Electronic dispersion is dependence of electron’s total energy on its momentum. This notion is so important for physical properties of materials, that each form of dispersion has its own name. Until recently only three sorts of dispersions were known: quadratic (this is dispersion of nearly free electrons), Dirac (dispersion of electrons in graphene) and semi-Dirac (dispersion of electrons in black phosphorus at certain level of doping). Of these three, only Dirac dispersion was known to make electrons completely lose their mass. In the last few years it became apparent that the set of geometrical transformations that makes arrangements of nuclei in a material invariant, is responsible for particular type of electronic dispersion appearing in that material. In our paper (V. Damljanović, I. Popov and R. Gajić, “Fortune teller fermions in two-dimensional materials”, Nanoscale 9, 19337-19345 (2017).) we have shown that electrons have new (fourth) form of dispersion in the vicinity of corners of Brillouin zone, where electronic levels are eight times degenerate. Peculiar shape that this dispersion has in energy-momentum diagrams, led us to name it the Fortune teller (FT) dispersion (Fig. 1).

Fig. 1. The only completely massless dispersions that can appear in non-magnetic, two-dimensional materials with negligible spin-orbit coupling.
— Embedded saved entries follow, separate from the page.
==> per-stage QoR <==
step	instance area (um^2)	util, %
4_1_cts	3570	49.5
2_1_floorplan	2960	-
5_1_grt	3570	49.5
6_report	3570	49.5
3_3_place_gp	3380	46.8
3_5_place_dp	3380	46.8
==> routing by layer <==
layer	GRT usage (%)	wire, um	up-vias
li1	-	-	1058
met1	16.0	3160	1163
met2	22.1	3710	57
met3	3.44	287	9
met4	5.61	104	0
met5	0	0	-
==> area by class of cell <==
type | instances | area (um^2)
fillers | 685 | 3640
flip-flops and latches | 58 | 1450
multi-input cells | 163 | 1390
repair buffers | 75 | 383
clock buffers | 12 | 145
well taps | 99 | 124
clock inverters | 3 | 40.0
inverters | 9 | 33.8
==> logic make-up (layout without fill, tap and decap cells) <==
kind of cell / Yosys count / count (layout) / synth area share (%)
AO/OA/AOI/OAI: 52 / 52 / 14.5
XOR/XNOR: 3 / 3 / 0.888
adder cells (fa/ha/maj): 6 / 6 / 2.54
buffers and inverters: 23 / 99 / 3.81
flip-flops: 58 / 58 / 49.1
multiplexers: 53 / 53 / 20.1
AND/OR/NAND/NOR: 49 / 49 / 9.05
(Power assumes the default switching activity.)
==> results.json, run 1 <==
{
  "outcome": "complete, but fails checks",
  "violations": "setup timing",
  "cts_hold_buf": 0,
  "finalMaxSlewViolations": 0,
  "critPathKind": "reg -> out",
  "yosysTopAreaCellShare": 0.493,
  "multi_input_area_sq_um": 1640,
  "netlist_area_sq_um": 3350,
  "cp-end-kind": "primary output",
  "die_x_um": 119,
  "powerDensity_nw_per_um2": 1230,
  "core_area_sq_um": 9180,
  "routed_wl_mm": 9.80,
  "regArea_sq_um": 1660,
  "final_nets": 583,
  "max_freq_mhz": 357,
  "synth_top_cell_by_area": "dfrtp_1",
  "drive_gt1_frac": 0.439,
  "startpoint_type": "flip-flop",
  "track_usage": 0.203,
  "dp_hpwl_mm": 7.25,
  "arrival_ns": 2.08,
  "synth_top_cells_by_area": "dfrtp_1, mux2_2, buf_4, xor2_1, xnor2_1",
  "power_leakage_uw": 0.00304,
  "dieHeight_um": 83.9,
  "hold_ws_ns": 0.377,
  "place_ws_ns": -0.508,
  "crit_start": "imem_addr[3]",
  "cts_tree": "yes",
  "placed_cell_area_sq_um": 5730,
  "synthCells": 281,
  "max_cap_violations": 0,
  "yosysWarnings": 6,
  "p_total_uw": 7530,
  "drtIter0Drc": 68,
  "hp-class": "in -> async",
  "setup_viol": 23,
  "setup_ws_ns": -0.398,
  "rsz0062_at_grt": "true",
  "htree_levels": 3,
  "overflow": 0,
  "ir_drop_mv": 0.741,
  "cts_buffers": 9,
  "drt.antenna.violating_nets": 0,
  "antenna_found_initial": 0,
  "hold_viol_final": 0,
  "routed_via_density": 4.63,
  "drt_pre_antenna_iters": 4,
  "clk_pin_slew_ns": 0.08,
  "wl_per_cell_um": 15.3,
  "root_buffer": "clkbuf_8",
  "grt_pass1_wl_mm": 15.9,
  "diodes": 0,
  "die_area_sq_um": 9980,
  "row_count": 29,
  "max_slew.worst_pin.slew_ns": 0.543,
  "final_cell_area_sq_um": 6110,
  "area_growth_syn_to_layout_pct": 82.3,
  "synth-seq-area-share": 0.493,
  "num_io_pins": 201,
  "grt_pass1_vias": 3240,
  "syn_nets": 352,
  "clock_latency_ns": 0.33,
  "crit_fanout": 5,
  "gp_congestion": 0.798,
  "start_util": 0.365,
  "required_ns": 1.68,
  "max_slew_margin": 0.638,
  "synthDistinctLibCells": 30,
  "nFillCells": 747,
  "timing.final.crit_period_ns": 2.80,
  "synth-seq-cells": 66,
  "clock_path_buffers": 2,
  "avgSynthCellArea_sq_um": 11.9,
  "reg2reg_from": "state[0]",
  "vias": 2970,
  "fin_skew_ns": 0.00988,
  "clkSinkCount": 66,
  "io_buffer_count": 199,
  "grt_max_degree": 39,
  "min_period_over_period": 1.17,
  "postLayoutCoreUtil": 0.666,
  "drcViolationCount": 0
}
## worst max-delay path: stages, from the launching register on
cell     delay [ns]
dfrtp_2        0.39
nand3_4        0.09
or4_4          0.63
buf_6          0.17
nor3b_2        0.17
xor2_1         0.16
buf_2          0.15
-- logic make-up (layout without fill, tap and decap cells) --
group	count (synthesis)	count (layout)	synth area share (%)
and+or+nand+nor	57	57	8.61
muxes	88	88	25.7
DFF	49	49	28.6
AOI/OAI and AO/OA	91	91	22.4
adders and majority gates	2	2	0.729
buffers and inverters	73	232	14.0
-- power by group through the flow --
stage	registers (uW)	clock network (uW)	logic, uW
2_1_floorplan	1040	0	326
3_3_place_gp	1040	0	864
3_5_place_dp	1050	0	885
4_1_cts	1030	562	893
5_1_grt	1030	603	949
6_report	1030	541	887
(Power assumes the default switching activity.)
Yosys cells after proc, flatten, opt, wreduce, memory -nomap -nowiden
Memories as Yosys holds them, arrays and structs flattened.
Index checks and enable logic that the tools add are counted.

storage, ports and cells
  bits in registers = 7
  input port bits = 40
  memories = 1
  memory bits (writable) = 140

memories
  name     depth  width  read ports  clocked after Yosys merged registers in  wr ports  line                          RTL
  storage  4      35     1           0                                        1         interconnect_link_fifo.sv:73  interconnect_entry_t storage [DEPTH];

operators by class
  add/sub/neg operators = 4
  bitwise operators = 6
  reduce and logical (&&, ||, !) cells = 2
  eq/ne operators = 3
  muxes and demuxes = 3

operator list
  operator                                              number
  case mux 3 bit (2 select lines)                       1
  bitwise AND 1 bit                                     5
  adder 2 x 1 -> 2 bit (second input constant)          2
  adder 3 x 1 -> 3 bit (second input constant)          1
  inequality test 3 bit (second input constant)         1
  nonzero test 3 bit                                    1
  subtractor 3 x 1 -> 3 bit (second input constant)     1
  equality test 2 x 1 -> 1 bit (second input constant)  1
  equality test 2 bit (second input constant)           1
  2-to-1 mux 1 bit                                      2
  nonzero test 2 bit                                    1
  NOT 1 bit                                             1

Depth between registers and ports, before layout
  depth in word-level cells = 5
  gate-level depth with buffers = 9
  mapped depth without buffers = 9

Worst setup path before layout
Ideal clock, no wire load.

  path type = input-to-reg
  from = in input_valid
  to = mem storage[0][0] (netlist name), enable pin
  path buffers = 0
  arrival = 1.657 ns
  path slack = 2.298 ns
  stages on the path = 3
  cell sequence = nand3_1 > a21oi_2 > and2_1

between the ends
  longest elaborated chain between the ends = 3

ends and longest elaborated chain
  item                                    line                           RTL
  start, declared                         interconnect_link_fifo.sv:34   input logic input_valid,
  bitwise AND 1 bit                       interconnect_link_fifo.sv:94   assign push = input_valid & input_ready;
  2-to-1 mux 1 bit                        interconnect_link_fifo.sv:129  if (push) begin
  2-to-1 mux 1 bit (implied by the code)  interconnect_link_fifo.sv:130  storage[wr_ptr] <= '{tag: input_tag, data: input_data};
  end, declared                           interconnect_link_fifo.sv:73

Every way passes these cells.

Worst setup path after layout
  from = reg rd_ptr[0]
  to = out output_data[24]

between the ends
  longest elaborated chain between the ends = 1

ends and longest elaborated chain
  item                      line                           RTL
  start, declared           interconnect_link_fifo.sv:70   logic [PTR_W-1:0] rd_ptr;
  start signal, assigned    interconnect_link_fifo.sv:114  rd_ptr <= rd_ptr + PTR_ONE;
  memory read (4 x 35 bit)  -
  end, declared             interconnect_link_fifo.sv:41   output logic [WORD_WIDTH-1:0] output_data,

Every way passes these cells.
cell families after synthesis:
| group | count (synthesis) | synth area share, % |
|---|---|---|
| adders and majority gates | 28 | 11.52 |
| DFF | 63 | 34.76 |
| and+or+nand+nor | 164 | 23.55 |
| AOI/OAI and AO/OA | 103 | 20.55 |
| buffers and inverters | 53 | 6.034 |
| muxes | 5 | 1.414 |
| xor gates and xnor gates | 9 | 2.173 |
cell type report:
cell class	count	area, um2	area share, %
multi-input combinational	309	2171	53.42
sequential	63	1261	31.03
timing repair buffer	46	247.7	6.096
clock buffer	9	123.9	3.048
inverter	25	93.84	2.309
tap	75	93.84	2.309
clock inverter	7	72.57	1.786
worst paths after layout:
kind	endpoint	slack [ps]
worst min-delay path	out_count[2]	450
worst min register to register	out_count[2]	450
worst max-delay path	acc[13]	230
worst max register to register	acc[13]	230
### src/rtl/pause_pkg.sv
// Shared types and defaults for the CPU pause gate.
// Latency: n/a (declarations only).
// Backpressure: n/a.
package pause_pkg;

  // Gate FSM states; the encoding is visible on state_dbg.
  typedef enum logic [1:0] {
    ST_RUN   = 2'd0,
    ST_DRAIN = 2'd1,
    ST_HALT  = 2'd2,
    ST_STEP  = 2'd3
  } pause_state_t;

  // Qualified ce_in pulses to wait for an opcode fetch before forcing the halt.
  localparam int DRAIN_TIMEOUT_DEFAULT = 64;

endpackage

### src/rtl/cpu_pause_gate_edge_rise.sv
// One-flop rising-edge detector.
// Latency: combinational rise output, one-cycle history register.
// Backpressure: none; samples every clk_sys cycle.
module edge_rise (
  input  logic clk_sys,
  input  logic reset_n,
  input  logic d,
  output logic rise
);

  logic q;

  // History flop. Reset loads the live input so no false edge follows reset.
  always_ff @(posedge clk_sys) begin
    if (!reset_n) begin
      q <= d;
    end else begin
      q <= d;
    end
  end

  assign rise = d & ~q;

endmodule

### src/rtl/cpu_pause_gate.sv
// Halts the CPU clock-enable at an opcode-fetch boundary, with frame-step support.
// Latency: ce_out is combinational from ce_in; paused/state update one clk_sys after the decision.
// Backpressure: none; ce_in pulses are either passed or dropped, never queued.
module cpu_pause_gate
  import pause_pkg::*;
#(
  parameter  int DRAIN_TIMEOUT = DRAIN_TIMEOUT_DEFAULT,
  localparam int TW            = $clog2(DRAIN_TIMEOUT + 1)
) (
  input  logic       clk_sys,
  input  logic       reset_n,
  input  logic       pause_cpu,
  input  logic       step,
  input  logic       ce_in,
  input  logic       cpu_m1,
  input  logic       vblank,
  output logic       ce_out,
  output logic       paused,
  output logic [1:0] state_dbg
);

  localparam logic [TW-1:0] CNT_LAST = TW'(DRAIN_TIMEOUT - 1);

  pause_state_t  state;
  pause_state_t  state_nxt;
  logic          run_gate;
  logic          run_gate_nxt;
  logic          paused_nxt;
  logic [TW-1:0] drain_cnt;
  logic [TW-1:0] drain_cnt_nxt;
  logic          halt_mask;
  logic          step_rise;
  logic          vblank_rise;

  edge_rise u_step_edge (
    .clk_sys (clk_sys),
    .reset_n (reset_n),
    .d       (step),
    .rise    (step_rise)
  );

  edge_rise u_vblank_edge (
    .clk_sys (clk_sys),
    .reset_n (reset_n),
    .d       (vblank),
    .rise    (vblank_rise)
  );

  // Next-state, gate and counter decisions; halt_mask kills the pulse that ends a drain.
  always_comb begin
    state_nxt     = state;
    run_gate_nxt  = run_gate;
    paused_nxt    = paused;
    drain_cnt_nxt = drain_cnt;
    halt_mask     = 1'b0;
    case (state)
      ST_RUN: begin
        run_gate_nxt = 1'b1;
        paused_nxt   = 1'b0;
        if (pause_cpu) begin
          state_nxt     = ST_DRAIN;
          drain_cnt_nxt = '0;
        end
      end
      ST_DRAIN: begin
        if (!pause_cpu) begin
          // Abort wins over a boundary in the same cycle; the pulse passes.
          state_nxt     = ST_RUN;
          drain_cnt_nxt = '0;
        end else if (ce_in) begin
          if (cpu_m1 || (drain_cnt == CNT_LAST)) begin
            halt_mask    = 1'b1;
            state_nxt    = ST_HALT;
            run_gate_nxt = 1'b0;
            paused_nxt   = 1'b1;
          end else begin
            // Below CNT_LAST here, so the increment saturates by construction.
            drain_cnt_nxt = drain_cnt + 1'b1;
          end
        end
      end
      ST_HALT: begin
        if (!pause_cpu) begin
          state_nxt    = ST_RUN;
          run_gate_nxt = 1'b1;
          paused_nxt   = 1'b0;
        end else if (step_rise) begin
          state_nxt    = ST_STEP;
          run_gate_nxt = 1'b1;
          paused_nxt   = 1'b0;
        end
      end
      ST_STEP: begin
        if (!pause_cpu) begin
          state_nxt = ST_RUN;
        end else if (vblank_rise) begin
          // Frame done: drain again and re-halt at the next boundary.
          state_nxt     = ST_DRAIN;
          drain_cnt_nxt = '0;
        end
      end
      default: begin
        state_nxt = ST_RUN;
      end
    endcase
  end

  // State, gate, acknowledge and drain counter registers.
  always_ff @(posedge clk_sys) begin
    if (!reset_n) begin
      state     <= ST_RUN;
      run_gate  <= 1'b1;
      paused    <= 1'b0;
      drain_cnt <= '0;
    end else begin
      state     <= state_nxt;
      run_gate  <= run_gate_nxt;
      paused    <= paused_nxt;
      drain_cnt <= drain_cnt_nxt;
    end
  end

  assign ce_out    = ce_in & run_gate & ~halt_mask;
  assign state_dbg = state;

endmodule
The FT dispersion appears when a two-dimensional material belongs to certain symmetry groups and only in these cases. In addition, we have shown in our paper that FT dispersion leads to zero electron effective mass like in graphene. In contrast to graphene the FT dispersion has constant and non-zero density of states (DOS) in the vicinity of zone’s contact point. This unique coexistence of zero electrons effective mass and non zero DOS may lead to unusual charge transport properties. Future research on this topic should clarify if this assumption is valid.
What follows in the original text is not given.